The View from the North is back after an away day down sarf in that there London Town for an appearance in the Court of Appeal. As is invariably the case, I lost. As is also invariably the case, the Court were very patient of my tongue tied attempts to persuade them of my cause. One day I may just give in and beg them a little.
There was quite a media scrum outside and inside the RCJ. This was not connected with my appearance but that of Ched Evans and his second appeal against conviction. The massed ranks of photographers, cameras and assorted journos served well to bring home how the Criminal Justice System remains embedded in the heart of our nation. Every day matters of great public interest take place within our courtrooms. Every day matters of great human interest take place within our courtrooms, both big and small (the matters of human interest that is, not the courtrooms).

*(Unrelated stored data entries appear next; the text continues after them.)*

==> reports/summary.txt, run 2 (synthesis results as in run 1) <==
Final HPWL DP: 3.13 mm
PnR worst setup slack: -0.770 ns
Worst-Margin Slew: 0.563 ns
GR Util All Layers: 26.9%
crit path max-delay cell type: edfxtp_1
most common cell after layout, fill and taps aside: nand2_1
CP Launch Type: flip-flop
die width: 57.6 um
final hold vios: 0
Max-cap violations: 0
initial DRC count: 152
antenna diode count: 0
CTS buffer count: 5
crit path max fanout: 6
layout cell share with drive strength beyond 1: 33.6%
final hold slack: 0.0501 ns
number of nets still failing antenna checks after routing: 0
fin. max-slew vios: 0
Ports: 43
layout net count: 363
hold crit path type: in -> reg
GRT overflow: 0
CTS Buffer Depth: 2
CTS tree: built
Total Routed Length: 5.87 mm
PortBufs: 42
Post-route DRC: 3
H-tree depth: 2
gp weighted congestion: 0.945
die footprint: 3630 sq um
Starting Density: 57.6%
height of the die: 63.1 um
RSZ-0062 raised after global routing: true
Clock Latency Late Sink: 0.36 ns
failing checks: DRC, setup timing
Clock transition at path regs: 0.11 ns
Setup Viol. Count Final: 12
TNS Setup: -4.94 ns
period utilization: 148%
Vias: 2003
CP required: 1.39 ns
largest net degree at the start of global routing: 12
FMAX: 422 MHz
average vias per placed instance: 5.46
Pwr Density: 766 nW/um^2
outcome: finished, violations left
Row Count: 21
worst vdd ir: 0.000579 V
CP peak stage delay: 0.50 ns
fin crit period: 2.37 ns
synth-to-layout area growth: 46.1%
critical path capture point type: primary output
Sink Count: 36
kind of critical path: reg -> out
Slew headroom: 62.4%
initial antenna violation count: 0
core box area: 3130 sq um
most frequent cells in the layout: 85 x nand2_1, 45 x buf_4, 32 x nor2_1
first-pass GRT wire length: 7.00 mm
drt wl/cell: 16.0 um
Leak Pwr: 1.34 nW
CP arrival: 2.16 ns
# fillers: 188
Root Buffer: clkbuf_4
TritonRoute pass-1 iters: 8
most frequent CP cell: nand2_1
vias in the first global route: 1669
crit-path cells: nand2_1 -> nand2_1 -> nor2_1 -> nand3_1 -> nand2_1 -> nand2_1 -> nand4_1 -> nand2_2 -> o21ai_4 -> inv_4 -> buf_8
**src/design/busPkg.sv**
```systemverilog
// Address map, widths and region codes for the dual 6809 bus glue
// Main control register addresses and sub latch windows

package busPkg;

	//************************************************************
	// Widths
	//************************************************************
	localparam int addrW    = 16; // Both CPUs
	localparam int dataW    = 8;
	localparam int ramAddrW = 13; // 8K shared work RAM
	localparam int abW      = 15; // Buffered main address bus

	localparam logic [dataW-1:0] idleData = 8'hFF; // Stands in for a floating bus

	//************************************************************
	// Main CPU regions
	//************************************************************
	typedef enum logic [2:0] {
		shared = 3'd0, // 0000-1FFF work RAM
		map    = 3'd1, // 2000-27FF
		back1  = 3'd2, // 2800-2FFF
		back2  = 3'd3, // 3000-37FF
		obj    = 3'd4, // 3800-39FF
		io     = 3'd5, // 3A00-3BFF
		pal    = 3'd6, // 3C00-3FFF
		none   = 3'd7  // 4000 and up
	} region;

	// Main control writes inside the io window
	localparam logic [addrW-1:0] nmiClearAddr  = 16'h3A09;
	localparam logic [addrW-1:0] firqClearAddr = 16'h3A0A;
	localparam logic [addrW-1:0] irqClearAddr  = 16'h3A0B;
	localparam logic [addrW-1:0] subIrqSetAddr = 16'h3A0C;

	//************************************************************
	// Sub CPU latch windows, 2K each
	//************************************************************
	localparam int subWinLsb = 11; // Lowest address bit that selects a window
	localparam logic [addrW-1:0] subMainIrqAddr  = 16'h2000; // Raises main IRQ
	localparam logic [addrW-1:0] subIrqClearAddr = 16'h2800; // Drops sub IRQ
	localparam logic [addrW-1:0] subBankAddr     = 16'h3000; // ROM bank from D0

endpackage

```
**src/design/subDecode.sv**
```systemverilog
// Sub CPU address decoder
// Shared RAM select and write pulses for the three sub latches
`timescale 1ns/1ns

module subDecode (
	input  logic                     clk,
	input  logic                     reset,
	input  logic                     subStrobe,
	input  logic [busPkg::addrW-1:0] subAddr,
	input  logic                     subRw,
	input  logic [busPkg::dataW-1:0] subWriteData,
	output logic                     subRamSel,
	output logic                     subStart,
	output logic                     mainIrqSet,
	output logic                     subIrqClear,
	output logic                     bankLoad,
	output logic                     bankBit
);

	localparam int hi = busPkg::addrW - 1;
	localparam int lo = busPkg::subWinLsb;

	logic strobePrev;
	logic startNext;
	logic writeStart; // First clock of a sub write

	assign subRamSel  = (subAddr[hi:busPkg::ramAddrW] == '0); // Below 2000
	assign startNext  = subStrobe & ~strobePrev;
	assign writeStart = startNext & ~subRw;

	always_ff @(posedge clk) begin
		if (reset) begin
			strobePrev  <= 1'b0;
			subStart    <= 1'b0;
			mainIrqSet  <= 1'b0;
			subIrqClear <= 1'b0;
			bankLoad    <= 1'b0;
		end else begin
			strobePrev  <= subStrobe;
			subStart    <= startNext;
			mainIrqSet  <= writeStart & (subAddr[hi:lo] == busPkg::subMainIrqAddr[hi:lo]);
			subIrqClear <= writeStart & (subAddr[hi:lo] == busPkg::subIrqClearAddr[hi:lo]);
			bankLoad    <= writeStart & (subAddr[hi:lo] == busPkg::subBankAddr[hi:lo]);
		end
	end

	always_ff @(posedge clk) begin
		if (writeStart)
			bankBit <= subWriteData[0]; // Travels with bankLoad
	end

endmodule

```
**config.mk**
```make
export PLATFORM = sky130hd
export DESIGN_NAME = subDecode
export DESIGN_NICKNAME = d
export VERILOG_FILES = /design/src/design/busPkg.sv /design/src/design/subDecode.sv
export SDC_FILE = /design/constraint.sdc
export NUM_CORES = 1
export LEC_CHECK = 0
export ABC_AREA = 0
export BUFFER_PORTS_ARGS = -buffer_cell sky130_fd_sc_hd__buf_2
export CORE_AREA = 2 2 39 41
export CTS_BUF_LIST = sky130_fd_sc_hd__clkbuf_4
export DETAILED_ROUTE_END_ITERATION = 12
export DIE_AREA = 0 0 41 43
export SYNTH_ARGS = -nofsm -noshare
export SYNTH_HDL_FRONTEND = slang
export SYNTH_SLANG_ARGS = --single-unit
```
**constraint.sdc**
```tcl
create_clock -name clk -period 1 [get_ports clk]
set_input_delay 0.2 -clock clk [delete_from_list [all_inputs] [get_ports clk]]
set_output_delay 0.2 -clock clk [all_outputs]
set_load 0.01 [all_outputs]
```
======== Yosys cells after proc, flatten, opt, wreduce, memory -nomap -nowiden ========
Index checks and enable logic that the tools add are counted.
storage, ports and cells
  output and inout port bits .............. 6
  memories ................................ 0
  bits in registers ....................... 6
  bits in writable memories ............... 0
  bits in latches ......................... 0
  memory bits (read-only) ................. 0
cells by class
  bitwise gates (word level) .............. 7
  div/mod/pow operators ................... 0
  reductions and logical operators ........ 1
  $mul .................................... 0
  mux-type cells .......................... 0
  eq/ne operators ......................... 3
  add/sub/neg operators ................... 0
  $lt $le $gt $ge ......................... 0
  shift-type cells ........................ 0
operators with widths
  kind                count
  $eq 5x3->1 const B  3
  $and 1x1->1         5
  $logic_not 3->1     1
  $not 1->1           2

======== Depth between registers and ports, before layout ========
  word-level depth ........................ 4
  mapped depth ............................ 2
  mapped depth without buffers ............ 2

======== Worst setup path after synthesis ========
No wires, ideal clock.
  path kind ............................... register to register
  from .................................... register strobePrev
  to ...................................... register mainIrqSet
  cell stages (with the launch flop) ...... 3
  data arrival time ....................... 0.933 ns
  setup slack ............................. -0.011 ns
  period minus slack after synthesis ...... 1.011 ns
  library setup time ...................... 0.078 ns
  cells stage by stage .................... dfxtp_1 or4b_4 nor3_1
on the way
  cells in the longest elaborated chain, start to end .. 4
RTL lines
  what                      RTL line         RTL
  start: declaration        subDecode.sv:23  logic strobePrev;
  start signal: assignment  subDecode.sv:39  strobePrev <= subStrobe;
  $not 1->1                 subDecode.sv:28  assign startNext = subStrobe & ~strobePrev;
  $and 1x1->1               subDecode.sv:28
  $and 1x1->1               subDecode.sv:29  assign writeStart = startNext & ~subRw;
  $and 1x1->1               subDecode.sv:41  mainIrqSet <= writeStart & (subAddr[hi:lo] == busPkg::subMainIrqAddr[hi:lo]);
  end signal: assignment    subDecode.sv:41
  end: declaration          subDecode.sv:14  output logic mainIrqSet,
Every way passes these cells.
A chain may end at the register's enable or synchronous reset.

======== Worst setup path after layout ========
Same ends and word-level chain as after synthesis.

==> flow_summary.yaml <==
yosys:
  synth_edf_count: 1
  async_flop_share_pct: 0
  synth_cell_types: 10
  ys_top_cells_by_area: "dfxtp_1 45%, edfxtp_1 14%, or4b_1 9.0%"
  seq_area_frac_synth_pct: 58.76
  synthCells: 19
  synth_top_cell_by_area: "dfxtp_1"
  synthTopCellsByCount: "5 x dfxtp_1, 3 x nor3_1, 2 x nand2b_1, 2 x nor2_1, 2 x or4b_1"
  yosysTopAreaCellShare_pct: 45.20
  synth_flop_cell: "dfxtp_1"
  synth_fp_nets: 47
  synthMostInstantiatedCell: "dfxtp_1"
  yosysWarningCount: 0
  syn_area_um2: 221.5
  avgSynthCellArea_um2: 11.66
  synth-seq-cells: 6
sta:
  drv_slew: 0
  finalSetupTns_ns: -0.01104
  finalCritPeriodShare_pct: 100.6
  relSlewSlack_pct: 87.87
  timing.final.ws_setup_ns: -0.005689
  rsz0062_at_grt: "yes"
  fmax_mhz: 994.3
  post-route-min-period_ns: 1.006
  finalSetupViolations: 2
  finalClockSkew_ns: 0.004981
  whs_ns: 0.1409
  worst_pin_slew_ns: 0.1805
  hold_viol: 0
setup_path:
  crit_fanout: 2
  worstSetupPathType: "reg2reg"
  crit_path_start_kind: "flop"
  critPathSlowestCell: "or4b_4"
  crit_buf_inv: 0
  cp-end-kind: "flop"
  crit_family: "simple AND/OR/NAND/NOR gates"
  critical_path.max_stage_delay_ns: 0.49
  required_ns: 1.17
  worstPathCellList: "or4b_4 -> nor3_2"
  critPathArrivalTime_ns: 1.18
placed_design:
  post-dp-hpwl_um: 409.1
  place_ws_ns: -0.09928
  gp_congestion: 0.7640
  portBuffers: 15
  placedCellCount: 55
floorplan:
  initial_core_util_pct: 16.00
  die_y_um: 43
  rows: 14
  die_area_um2: 1763
  ios: 34
  die_w_um: 41
  core-area_um2: 1384
detailed_routing:
  drc: 0
  wl_per_cell_um: 8.288
  ant_nets: 0
  vias: 225
  vias_per_cell: 3.814
  drt_iter0_drc: 1
  firstDrtPassIters: 2
  wl_um: 489
power_and_ir_drop:
  power.density_nw_per_um2: 1486
  clock_power_share_pct: 45.2
  switchingPower_uw: 116.8
  total_power_uw: 585.5
  swShare_pct: 19.95
  peakVddDrop_mv: 0.5510
  internal_power_uw: 468.7
  power_frac_comb_pct: 11.3
  seq_power_share_pct: 43.5
  p_leak_nw: 0.1862
job:
  maxCapViolations: 0
status:
  status: "complete, but fails checks"
  failed_checks: "negative setup slack"
cts:
  hold_buffers: 0
  h-tree-depth: 1
  clock_latency_ns: 0.24
  clk_pin_slew_ns: 0.05
  root_buffer: "clkbuf_4"
  numClockSinks: 6
  cts_tree: "done"
  numCtsBuffers: 3
  cts_max_path_buffers: 2
global_route:
  grt_use_total_pct: 6.848
  antenna_found_initial: 0
  grt_max_degree: 5
  grt_overflow: 0
  grt_pass1_wl_um: 738
  grt_pass1_vias: 203
final_layout:
  layout.nets: 72
  fillers: 154
  syn_to_final_growth_pct: 77.97
  n_antenna_cell: 0
  instances_no_fill: 59
  layout-drive-gt1-share_pct: 65.12
worst_hold_path:
  min-delay-path-class: "in2reg"
## layer usage
metal / share of wire, % / up-vias / track usage, % / wire, um
li1: - / 117 / - / -
met1: 36 / 100 / 5.519 / 175
met2: 53 / 8 / 10.31 / 259
met3: 11 / 0 / 6.283 / 54
met4: 0 / 0 / 4.000 / 0
met5: 0 / - / 0 / 0
## area by class of cell
type                            instances  area [um2]  area share, %
Sequential cell                         6       130.1          33.02
Timing Repair Buffer                   20       112.6          28.57
Multi-Input combinational cell         12       97.59          24.76
Clock buffer                            4       30.03          7.619
Tap cell                               16       20.02          5.079
Inverter                                1       3.754         0.9524
## through the flow
step / area [um2] / utilization, %
2_1_floorplan: 221.5 / -
3_3_place_gp: 354.1 / 25.59
3_5_place_dp: 354.1 / 25.59
4_1_cts: 394.1 / 28.48
5_1_grt: 394.1 / 28.48
6_report: 394.1 / 28.48
## power groups by stage
stage | Clock, mW | Combinational (mW) | Sequential, mW
finish | 0.265 | 0.0662 | 0.254
global route | 0.297 | 0.0731 | 0.254
CTS | 0.282 | 0.0671 | 0.254
detailed placement | 0 | 0.0652 | 0.259
global placement | 0 | 0.0645 | 0.259
floorplan | 0 | 0.0168 | 0.261
## registers in the layout (all words and copies together), names as in the netlist
register / count
subIrqClear: 1
bankLoad: 1
strobePrev: 1
mainIrqSet: 1
bankBit: 1
subStart: 1
## cells in the final DEF (no fill, tap or decap), drive strengths merged
master,count
nor4,1
nor2b,1
nor3,3
buf,20
dfxtp,5
nand2b,2
nor2,2
clkbuf,4
or4b,3
inv,1
edfxtp,1
## what timing repair did
action / CTS / global route
gates resized for setup: 2 / 0
setup endpoints to repair: 2 / 2
setup buffers: 0 / 0
pin swaps: 1 / 0
## path summary, 6_finish.rpt
| check | end | cells after the start | startpoint | slack [ns] |
|---|---|---|---|---|
| setup / recovery | mainIrqSet | 2 | strobePrev | -0.006 |
| hold / removal | bankBit | 1 | subWriteData[0] | 0.14 |
| setup reg to reg | mainIrqSet | 2 | strobePrev | -0.006 |
| hold reg to reg | mainIrqSet | 2 | strobePrev | 0.53 |
## cells by family after synthesis
family                 after synthesis  share of synthesized area, %
flip-flops                           6                         58.76
buffers and inverters                1                         1.693
AND/OR/NAND/NOR                     12                         39.55
## worst reg2reg max path, stage by stage, from the launching register on
cell,delay (ns)
dfxtp_1,0.30
or4b_4,0.49
nor3_2,0.15
Power figures use the tool's default switching activity.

As I was sitting amongst my bewigged learned friends as we trembled before the terrifyingly perceptive court, I was struck by the real efforts being made to drag the CJS towards modernity. All Appellants appeared by videolink. iPads were as common amongst the Bench and Bar as blue notebooks were but a short time ago. Counsel were as likely to have their papers contained within a PDF than a piece of fabric ribbon.
I say all Appellants appeared by videolink. One did not. He was expected to. It was arranged. The equipment was there and, on this occasion, the equipment was working. Well….. when I say the equipment was there, I mean the equipment was there in the room he was meant to be in. Unfortunately that required him to be moved from one prison that did not have videolink to one that did. But he hadn’t been transferred. This was the first time I had witnessed a case of someone missing a videolink because they had not been put on the bus.
Now it occurred to me that this represented two truths about modernity within the Criminal Justice System. The first is universal availability. Having the facility to be modern amongst the Gothic grandeur of the RCJ is all well and good, but it does slightly defeat the object if prisoners are having to be transferred so they can be on TV. I appreciate there is still an overall cost saving but if we are going to do it, we should do it well.
So it is a bit of a nonsense that there are still courts without PCU wifi. It is a plain daft that such a court is operating digital working. You can’t run a train when you haven’t laid the tracks.
The second thing that this represented was having the technology is all well and good, but it counts for nothing unless we have got the system right. I am yet to be involved in a DCS PTPH which has worked without hitch. Most of the problems have been as a result of the system, rather than the technology.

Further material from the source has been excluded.